Cookbooks, nutrition books, wellness books, there are so many out there to read. Let’s start out with Ceres Community Projects newly released cookbook, Nourishing Connections, the Healing Power of Food and Community.
More than simply a cookbook, Nourishing Connections tells the inspiring story of a how a community gathered its resources creatively to address a multitude of needs. The Ceres Community Project, provides some 25,000 beautiful, delicious and nourishing free meals each year to families in the community that are living with a life-threatening illness such as cancer. The program’s chefs are hundreds of teens from more than fifteen local schools.

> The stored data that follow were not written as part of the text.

$ cat config.mk
export PLATFORM = sky130hd
export DESIGN_NAME = char_writer
export DESIGN_NICKNAME = d
export VERILOG_FILES = /design/src/rtl/char_writer_pkg.sv /design/src/rtl/cell_addr.sv /design/src/rtl/char_writer.sv
export SDC_FILE = /design/constraint.sdc
export NUM_CORES = 1
export LEC_CHECK = 0
export CORE_UTILIZATION = 45
export CTS_BUF_LIST = sky130_fd_sc_hd__clkbuf_16
export CTS_CLUSTER_DIAMETER = 40
export CTS_CLUSTER_SIZE = 24
export DETAILED_ROUTE_END_ITERATION = 16
export GPL_ROUTABILITY_DRIVEN = 0
export PLACE_DENSITY = 0.68
export SKIP_LAST_GASP = 1
export SLEW_MARGIN = 20
export SYNTH_ARGS = -nofsm -noshare
export SYNTH_HDL_FRONTEND = slang
export SYNTH_HIERARCHICAL = 1
export SYNTH_SLANG_ARGS = --single-unit
$ cat constraint.sdc
create_clock -name px_clk -period 4.7 [get_ports px_clk]
set_input_delay 0.47 -clock px_clk [delete_from_list [all_inputs] [get_ports px_clk]]
set_output_delay 0.47 -clock px_clk [all_outputs]
set_load 0.005 [all_outputs]
$ cat src/rtl/char_writer_pkg.sv
// Shared constants, control codes and FSM encoding for the character writer.
package char_writer_pkg;

  localparam int unsigned COLS   = 80;
  localparam int unsigned ROWS   = 24;
  localparam int unsigned ADDR_W = 11;

  localparam logic [7:0] CH_BS  = 8'h08;
  localparam logic [7:0] CH_LF  = 8'h0A;
  localparam logic [7:0] CH_FF  = 8'h0C;
  localparam logic [7:0] CH_CR  = 8'h0D;
  localparam logic [7:0] CH_SP  = 8'h20;
  localparam logic [7:0] CH_DEL = 8'h7F;

  typedef enum logic [2:0] {
    ST_IDLE,
    ST_PUT,
    ST_CTRL,
    ST_CLR_ROW,
    ST_CLR_ALL
  } state_t;

  function automatic logic is_printable(input logic [7:0] b);
    return (b >= CH_SP) && (b < CH_DEL);
  endfunction

endpackage

$ cat src/rtl/cell_addr.sv
// Maps a logical row (scroll base + offset, wrapped at ROWS) and column to a buffer address.
module cell_addr #(
  parameter int unsigned COLS   = char_writer_pkg::COLS,
  parameter int unsigned ROWS   = char_writer_pkg::ROWS,
  parameter int unsigned ADDR_W = char_writer_pkg::ADDR_W
) (
  input  logic [4:0]        base,
  input  logic [4:0]        offset,
  input  logic [6:0]        col,
  output logic [ADDR_W-1:0] addr
);

  logic [5:0] sum;
  logic [4:0] phys;

  assign sum  = {1'b0, base} + {1'b0, offset};
  assign phys = (sum >= 6'(ROWS)) ? 5'(sum - 6'(ROWS)) : sum[4:0];

  generate
    if (COLS == 80) begin : g_shift
      // phys*80 as phys*64 + phys*16
      assign addr = ADDR_W'({phys, 6'b0}) + ADDR_W'({phys, 4'b0}) + ADDR_W'(col);
    end else begin : g_mul
      assign addr = ADDR_W'(phys * COLS) + ADDR_W'(col);
    end
  endgenerate

endmodule

$ cat src/rtl/char_writer.sv
// Byte-stream interpreter that owns the cursor, scroll offset and all buffer writes,
// issuing writes only while the raster is blanking.
module char_writer #(
  parameter int unsigned COLS   = char_writer_pkg::COLS,
  parameter int unsigned ROWS   = char_writer_pkg::ROWS,
  parameter int unsigned ADDR_W = char_writer_pkg::ADDR_W
) (
  input  logic              px_clk,
  input  logic              clr,
  input  logic [7:0]        in_data,
  input  logic              in_valid,
  output logic              in_ready,
  input  logic              blank,
  output logic [ADDR_W-1:0] buf_addr,
  output logic [7:0]        buf_din,
  output logic              buf_wen,
  output logic [6:0]        cursor_col,
  output logic [4:0]        cursor_row,
  output logic [4:0]        first_row,
  output logic              busy
);
  import char_writer_pkg::*;

  localparam logic [6:0]        COL_LAST = 7'(COLS - 1);
  localparam logic [4:0]        ROW_LAST = 5'(ROWS - 1);
  localparam logic [ADDR_W-1:0] ROW_END  = ADDR_W'(COLS - 1);
  localparam logic [ADDR_W-1:0] ALL_END  = ADDR_W'(COLS * ROWS - 1);

  state_t            state, state_n;
  logic [6:0]        col, col_n;
  logic [4:0]        row, row_n;
  logic [4:0]        top, top_n;
  logic [4:0]        crow, crow_n;
  logic [ADDR_W-1:0] cnt, cnt_n;
  logic [7:0]        ch, ch_n;
  logic              do_lf;

  logic [4:0]        ca_base, ca_off;
  logic [6:0]        ca_col;
  logic [ADDR_W-1:0] ca_addr;

  always_ff @(posedge px_clk or posedge clr) begin
    if (clr) begin
      state <= ST_IDLE;
      col   <= '0;
      row   <= '0;
      top   <= '0;
      crow  <= '0;
      cnt   <= '0;
      ch    <= '0;
    end else begin
      state <= state_n;
      col   <= col_n;
      row   <= row_n;
      top   <= top_n;
      crow  <= crow_n;
      cnt   <= cnt_n;
      ch    <= ch_n;
    end
  end

  always_comb begin
    state_n = state;
    col_n   = col;
    row_n   = row;
    top_n   = top;
    crow_n  = crow;
    cnt_n   = cnt;
    ch_n    = ch;
    do_lf   = 1'b0;
    case (state)
      ST_IDLE: begin
        if (in_valid) begin
          if (is_printable(in_data)) begin
            ch_n    = in_data;
            state_n = ST_PUT;
          end else begin
            state_n = ST_CTRL;
            case (in_data)
              CH_LF: do_lf = 1'b1;
              CH_CR: col_n = '0;
              CH_BS: if (col != '0) col_n = col - 7'd1;
              CH_FF: begin
                col_n   = '0;
                row_n   = '0;
                top_n   = '0;
                cnt_n   = '0;
                state_n = ST_CLR_ALL;
              end
              default: ;
            endcase
          end
        end
      end
      ST_PUT: begin
        if (blank) begin
          state_n = ST_IDLE;
          if (col == COL_LAST) begin
            col_n = '0;
            do_lf = 1'b1;
          end else begin
            col_n = col + 7'd1;
          end
        end
      end
      ST_CTRL: state_n = ST_IDLE;
      ST_CLR_ROW: begin
        if (blank) begin
          if (cnt == ROW_END) state_n = ST_IDLE;
          else                cnt_n   = cnt + 1'b1;
        end
      end
      ST_CLR_ALL: begin
        if (blank) begin
          if (cnt == ALL_END) state_n = ST_IDLE;
          else                cnt_n   = cnt + 1'b1;
        end
      end
      default: state_n = ST_IDLE;
    endcase

    // LF at the bottom scrolls: the old top row becomes the new bottom row and is blanked
    if (do_lf) begin
      if (row != ROW_LAST) begin
        row_n = row + 5'd1;
      end else begin
        top_n   = (top == ROW_LAST) ? 5'd0 : top + 5'd1;
        crow_n  = top;
        cnt_n   = '0;
        state_n = ST_CLR_ROW;
      end
    end
  end

  assign ca_base = (state == ST_CLR_ROW) ? crow : top;
  assign ca_off  = (state == ST_CLR_ROW) ? 5'd0 : row;
  assign ca_col  = (state == ST_CLR_ROW) ? cnt[6:0] : col;

  cell_addr #(
    .COLS   (COLS),
    .ROWS   (ROWS),
    .ADDR_W (ADDR_W)
  ) u_cell_addr (
    .base   (ca_base),
    .offset (ca_off),
    .col    (ca_col),
    .addr   (ca_addr)
  );

  always_comb begin
    buf_wen  = 1'b0;
    buf_addr = '0;
    buf_din  = '0;
    case (state)
      ST_PUT: begin
        buf_wen  = blank;
        buf_addr = ca_addr;
        buf_din  = ch;
      end
      ST_CLR_ROW: begin
        buf_wen  = blank;
        buf_addr = ca_addr;
        buf_din  = CH_SP;
      end
      ST_CLR_ALL: begin
        buf_wen  = blank;
        buf_addr = cnt;
        buf_din  = CH_SP;
      end
      default: ;
    endcase
  end

  assign in_ready   = (state == ST_IDLE);
  assign busy       = (state != ST_IDLE);
  assign cursor_col = col;
  assign cursor_row = row;
  assign first_row  = top;

endmodule
==> results of run 1 <==
power groups by stage:
| stage | logic [mW] | registers, mW | clock network (mW) |
|---|---|---|---|
| 2_1_floorplan | 0.563 | 0.536 | 0 |
| 5_1_grt | 0.943 | 0.602 | 0.366 |
| 3_3_place_gp | 0.805 | 0.584 | 0 |
| 6_report | 0.851 | 0.584 | 0.345 |
| 3_5_place_dp | 0.823 | 0.587 | 0 |
| 4_1_cts | 0.838 | 0.581 | 0.349 |
flip-flops by register name, indices dropped and copies added, names as in the netlist:
register,cells
crow,5
cnt,11
state,3
first_row,5
cursor_row,5
ch,8
cursor_col,7
final timing paths:
kind / endpoint / slack [ns] / depth (start not counted)
max: buf_addr[10] / 0.20 / 20
min reg2reg: ch[7] / 0.48 / 1
max in group asynchronous: cnt[0] / 3.68 / 3
max reg2reg: first_row[3] / 1.92 / 6
min in group asynchronous: ch[6] / 0.62 / 3
min: ch[7] / 0.48 / 1
cell type report:
| type | instances | area share, % |
|---|---|---|
| clock buffer | 5 | 2.712 |
| timing repair buffer | 71 | 14.43 |
| multi-input combinational | 341 | 54.03 |
| tap | 102 | 2.766 |
| sequential | 44 | 23.87 |
| clock inverter | 3 | 0.4068 |
| inverter | 22 | 1.790 |
cells by family (layout without fill, tap and decap cells):
kind of cell	Yosys count	after routing	synth area share [%]
compound gates	115	115	22.25
flops	44	44	29.89
xor+xnor	8	8	1.902
simple gates	178	178	26.02
fa+ha+maj	23	23	8.424
mux	17	17	5.095
buf+inv	52	101	6.420
through the flow:
| step | instances | total power [mW] |
|---|---|---|
| 2_1_floorplan | 437 | 1.099 |
| 3_3_place_gp | 571 | 1.389 |
| 3_5_place_dp | 571 | 1.409 |
| 4_1_cts | 587 | 1.768 |
| 5_1_grt | 588 | 1.911 |
| 6_report | 588 | 1.780 |
repair_timing:
action                     4_1_cts  5_1_grt
buffers inserted                 8        1
setup endpoints to repair        3        4
hold endpoints to repair         0        0
pin swaps                       12       10
cloned                           0        0
resized for setup               19       13
routing by layer:
layer | track usage (%) | vias up | wire [um]
met5 | 0 | - | 0
met4 | 7.422 | 0 | 174
met3 | 3.612 | 18 | 516
met2 | 41.23 | 123 | 4894
met1 | 32.61 | 1723 | 4444
li1 | - | 1703 | -
worst register-to-register path, delay by kind of cell, from the launching register on:
kind	cells	cell delay, ns
AND/OR/NAND/NOR	2	1.14
AO/OA/AOI/OAI	2	0.61
flip-flops	1	0.38
multiplexers	1	0.38
buffers and inverters	1	0.16
layout by cell type (no fill, tap or decap), drive strengths merged, types with 5 or more instances in the layout:
| cell type | count |
|---|---|
| a21o | 5 |
| a21oi | 20 |
| a22o | 13 |
| and2 | 13 |
| buf | 21 |
| clkbuf | 5 |
| clkdlybuf4s50 | 47 |
| dfrtp | 44 |
| ha | 20 |
| inv | 21 |
| mux2 | 14 |
| nand2 | 59 |
| nand3 | 20 |
| nand4 | 5 |
| nor2 | 20 |
| nor2b | 6 |
| nor3 | 9 |
| nor3b | 6 |
| nor4 | 7 |
| o21ai | 25 |
| o22ai | 7 |
| o31ai | 6 |
| or4 | 6 |
| xor2 | 5 |
==> qor.yml, run 1 <==
critical_path:
  worstReg2RegStart: "state[1]"
  endpoint_kind: "output port"
  crit_fanout: 7
  path_delay_family: "buffers and inverters"
  cpPeakStageDelay_ns: 0.39
  crit_chain: "nand3b_1 > buf_6 > mux2_2 > inv_1 > fa_2 > nor2b_4 > or3_4 > o21ai_2 > a221oi_2 > o21ai_2 > buf_4 > buf_4 > buf_4 > buf_4 > ha_4 > nor2_1 > a21oi_1 > xor2_1 > a22o_1 > dlygate4sd2_1"
  startpoint_type: "flip-flop"
  worst_path_most_repeated_cell: "buf_4"
  path_buf_inv: 7
  worstPathArrival_ns: 4.03
  worstSetupPathType: "reg -> out"
  critPathLaunch: "state[2]"
  required_ns: 4.23
  crit_slowest_cell: "fa_2"
synth:
  yosysSeqAreaShare_pct: 29.89
  synth_area_um2: 3684
  ys_warn_count: 6
  synth_fp_nets: 472
  synth-async-reset-ratio_pct: 100.0
  syn_avg_cell_area_um2: 8.429
  yosysMostFrequentCell: "nand2_1"
  synth-edff-count: 0
  ys_ff_latch: 44
  yosysTopAreaCell: "dfrtp_1"
  synth.area.top_cells: "dfrtp_1, ha_1, nand2_1"
  synthFlopType: "dfrtp_1"
  synth_common_cells: "nand2_1, dfrtp_1, inv_1"
  ys_types: 70
  yosys.area.top_type_share_pct: 29.89
  syn_inst: 437
pwr:
  powerDensity_nw_per_um2: 385.7
  power_leakage_nw: 1.989
  swShare_pct: 39.69
  intPower_mw: 1.073
  ir_drop_uv: 181.5
  p_seq_share_pct: 32.8
  p_comb_share_pct: 47.8
  p_switching_mw: 0.7063
  p_clk_share_pct: 19.4
layout:
  regArea_um2: 1101
  final_net_count: 520
  drive_gt1_share_pct: 16.46
  num-fill-cells: 700
  final_area_um2: 4613
  antennaDiodeCount: 0
  final_core_util_pct: 59.09
  multi_input_area_um2: 2492
  area_growth_pct: 25.24
routing:
  drtAntennaViolNets: 0
  firstDrtPassIters: 4
  wire_per_inst_um: 17.06
  dr_total_vias: 3567
  drc: 0
  initialDrtViolationCount: 147
  viasPerCell: 6.066
  drt-total-wl_mm: 10.03
clocking:
  ctsHtreeMaxLevel: 2
  cts_sinks: 44
  cts_buffers: 5
  cts_tree: "yes"
  cts_hold_buf: 0
  cts_buffer_depth: 2
  root_buffer: "clkbuf_16"
  path_clk_slew_ns: 0.06
  worstSkewPairLatency_ns: 0.29
floorplanning:
  io_pins: 51
  initial_core_util_pct: 47.18
  dieArea_um2: 8552
  dieHeight_um: 92.48
  die_w_um: 92.48
  rows: 32
  core-area_um2: 7807
status:
  status: "finished clean"
sta:
  tns_ns: 0
  fmax_mhz: 222.0
  drv_slew: 0
  whs_ns: 0.4759
  final-setup-viol-count: 0
  hold_viol_final: 0
  slew_headroom_pct: 31.95
  worst_slack_ns: 0.1962
  fin_skew_ns: 0.004929
  fin_crit_ns: 4.504
  tightest_slew_ns: 1.019
  fin_crit_sh_pct: 95.83
placed_design:
  place_area_um2: 4253
  hpwl_mm: 7.067
  place_ws_ns: 0.06197
  portBuffers: 50
global_route:
  grt_overflow_total: 0
  grt_pass1_vias: 3506
  antenna_found_initial: 0
  grt_max_degree: 45
  grt_pass1_wl_mm: 16.98
  grtUsageTotal_pct: 24.57
hold_path:
  hp-start: "ch[7]"
  hold_path.class: "reg -> reg"
run:
  cap_violations: 0
(Power assumes the default switching activity.)
==> run 2: changes to the inputs <==
--- a/config.mk
+++ b/config.mk
@@ -11,6 +11,7 @@
 export CTS_CLUSTER_SIZE = 24
 export DETAILED_ROUTE_END_ITERATION = 16
 export GPL_ROUTABILITY_DRIVEN = 0
+export HOLD_SLACK_MARGIN = 0.02
 export PLACE_DENSITY = 0.68
 export SKIP_LAST_GASP = 1
 export SLEW_MARGIN = 20
==> results of run 2 <==
No change in the layout: final DEF, timing and power equal those of run 1.
==> run 3: changes to the inputs <==
--- a/config.mk
+++ b/config.mk
@@ -13,7 +13,7 @@
 export GPL_ROUTABILITY_DRIVEN = 0
 export HOLD_SLACK_MARGIN = 0.02
 export PLACE_DENSITY = 0.68
-export SKIP_LAST_GASP = 1
+export REMOVE_ABC_BUFFERS = 1
 export SLEW_MARGIN = 20
 export SYNTH_ARGS = -nofsm -noshare
 export SYNTH_HDL_FRONTEND = slang
==> qor.yml, run 3 (synthesis results as in run 1) <==
status:
  status: "finished clean"
clocking:
  path_clk_slew_ns: 0.06
  ctsHtreeMaxLevel: 2
  cts_sinks: 44
  cts_tree: "yes"
  root_buffer: "clkbuf_16"
  cts_hold_buf: 0
  cts_buffer_depth: 2
  cts_buffers: 5
  worstSkewPairLatency_ns: 0.29
critical_path:
  rr_worst_depth: 6
  worstPathArrival_ns: 4.04
  startpoint_type: "flip-flop"
  endpoint_kind: "output port"
  reg2reg_to: "first_row[3]"
  worstReg2RegStart: "state[1]"
  ff2ff_setup_slack_ns: 1.91
  crit_fanout: 6
  worstSetupPathType: "reg -> out"
  required_ns: 4.23
routing:
  drtAntennaViolNets: 0
  drt-total-wl_mm: 9.814
  drc: 0
  firstDrtPassIters: 4
  dr_total_vias: 3487
  viasPerCell: 5.940
  initialDrtViolationCount: 227
  wire_per_inst_um: 16.72
sta:
  drv_slew: 0
  final-setup-viol-count: 0
  fmax_mhz: 221.6
  worst_slack_ns: 0.1866
  hold_viol_final: 0
  fin_crit_sh_pct: 96.03
  slew_headroom_pct: 40.50
  whs_ns: 0.4847
  fin_crit_ns: 4.513
  tightest_slew_ns: 0.8907
  fin_skew_ns: 0.006909
placed_design:
  hpwl_mm: 7.150
  place_ws_ns: 0.09801
  portBuffers: 50
layout:
  area_growth_pct: 23.47
  layout_common_cells: "nand2_1, clkdlybuf4s50_1, dfrtp_1"
  final_net_count: 519
  drive_gt1_share_pct: 14.23
  final_core_util_pct: 58.25
  largest_register_ffs: 11
  final_common_cell: "nand2_1"
  antennaDiodeCount: 0
  regMostFlops: "cnt"
run:
  cap_violations: 0
floorplanning:
  io_pins: 51
  core-area_um2: 7807
  dieHeight_um: 92.48
  dieArea_um2: 8552
  rows: 32
  initial_core_util_pct: 47.18
  die_w_um: 92.48
hold_path:
  hp-start: "crow[1]"
  min_path_cells: 2
  whs_endpoint: "crow[1]"
  hold_path.class: "reg -> reg"
global_route:
  grt_max_degree: 45
  grtUsageTotal_pct: 24.16
  antenna_found_initial: 0
  grt_pass1_wl_mm: 16.71
  grt_pass1_vias: 3384
  grt_overflow_total: 0
pwr:
  power_leakage_nw: 1.986
  p_total_mw: 1.787
  ir_drop_uv: 242.2
  powerDensity_nw_per_um2: 392.9
## run 3: cell count changes in the layout (fill, tap and decap cells not counted), moves of 2 or more
| cell | before | now |
|---|---|---|
| o21ai_0 | 16 | 19 |
| a221oi_2 | 2 | 0 |
| o21ai_2 | 2 | 0 |
| a221oi_1 | 2 | 4 |
| ha_1 | 14 | 16 |
| ha_4 | 6 | 4 |
| inv_6 | 0 | 2 |
## run 3: final cells by class
cell class | count | area [um^2]
clock inverters | 3 | 25.02
multi-input cells | 341 | 2432
clock buffers | 5 | 125.1
repair buffers | 70 | 654.4
fillers | 705 | 3259
inverters | 22 | 82.58
flip-flops and latches | 44 | 1101
well taps | 102 | 127.6
## run 3: worst max-delay path by stage
stage	cells past startpoint	from	end	slack, ns
after floorplan	17	state[2]	buf_addr[10]	0.47
after global placement	18	state[2]	buf_addr[10]	0.23
after CTS	17	state[2]	buf_addr[10]	0.15
final	17	state[2]	buf_addr[10]	0.19
after detailed placement	19	state[1]	buf_addr[10]	0.1
after global routing	17	state[2]	buf_addr[10]	-0.01
## run 3: report_power, final
| part | leakage, nW | internal (mW) | switching, mW |
|---|---|---|---|
| Clock | 0.0708 | 0.201 | 0.163 |
| Sequential | 0.582 | 0.465 | 0.119 |
| Combinational | 1.33 | 0.412 | 0.427 |
## run 3: metrics by stage
stage,TNS [ns],cell area [um^2],instances
floorplan,0,3530,407
global placement,0,4260,572
detailed placement,0,4260,572
CTS,0,4531,586
global route,-0.01145,4548,587
finish,0,4548,587
## run 3: critical path: stages, from the launching register on
cell and delay (ns):
dfrtp_1 0.37, nand3b_1 0.21, buf_6 0.17, mux2_4 0.31
ha_4 0.27, nor2b_4 0.14, or3_1 0.37, o21ai_1 0.13
a221oi_1 0.09, o21ai_1 0.18, ha_1 0.29, ha_4 0.22
nor2b_2 0.15, o21ai_0 0.14, a21oi_1 0.11, xor2_1 0.17
a22o_1 0.20, dlygate4sd2_1 0.25
## run 3: timing repair
item / 4_1_cts / 5_1_grt
setup buffers: 6 / 1
gates resized for setup: 17 / 2
setup endpoints to repair: 2 / 3
pin swaps: 13 / 5
## run 3: layer usage
layer | track usage, % | vias up | part of all wire (%)
li1 | - | 1692 | -
met1 | 32.25 | 1670 | 47
met2 | 40.12 | 113 | 47
met3 | 3.777 | 12 | 4.3
met4 | 7.292 | 0 | 1.5
met5 | 0 | - | 0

The young chefs gain culinary skills, knowledge and the inspiration to make cooking and eating whole foods a part of their life.
Written for those living with illness, Nourishing Connections includes vital information for all of us about the link between what we eat and our health, with simple suggestions about how to improve your own diet and a rich resource section of books, websites and specialty food sources to support your journey.
The book’s more than one hundred recipes represent those most loved by the program’s clients and all have been home tested by people living with serious illness. Each recipe included in Nourishing Connections is delicious, relatively simple to prepare, and most lend themselves to substitution and variation – allowing you to master one recipe and then make it with a variety of different vegetables or grains. For those with limited energy, each recipe comes with suggestions for how to break down the preparation tasks into smaller steps over several days, as well as a wealth of suggestions for how to nourish your self well with almost no cooking.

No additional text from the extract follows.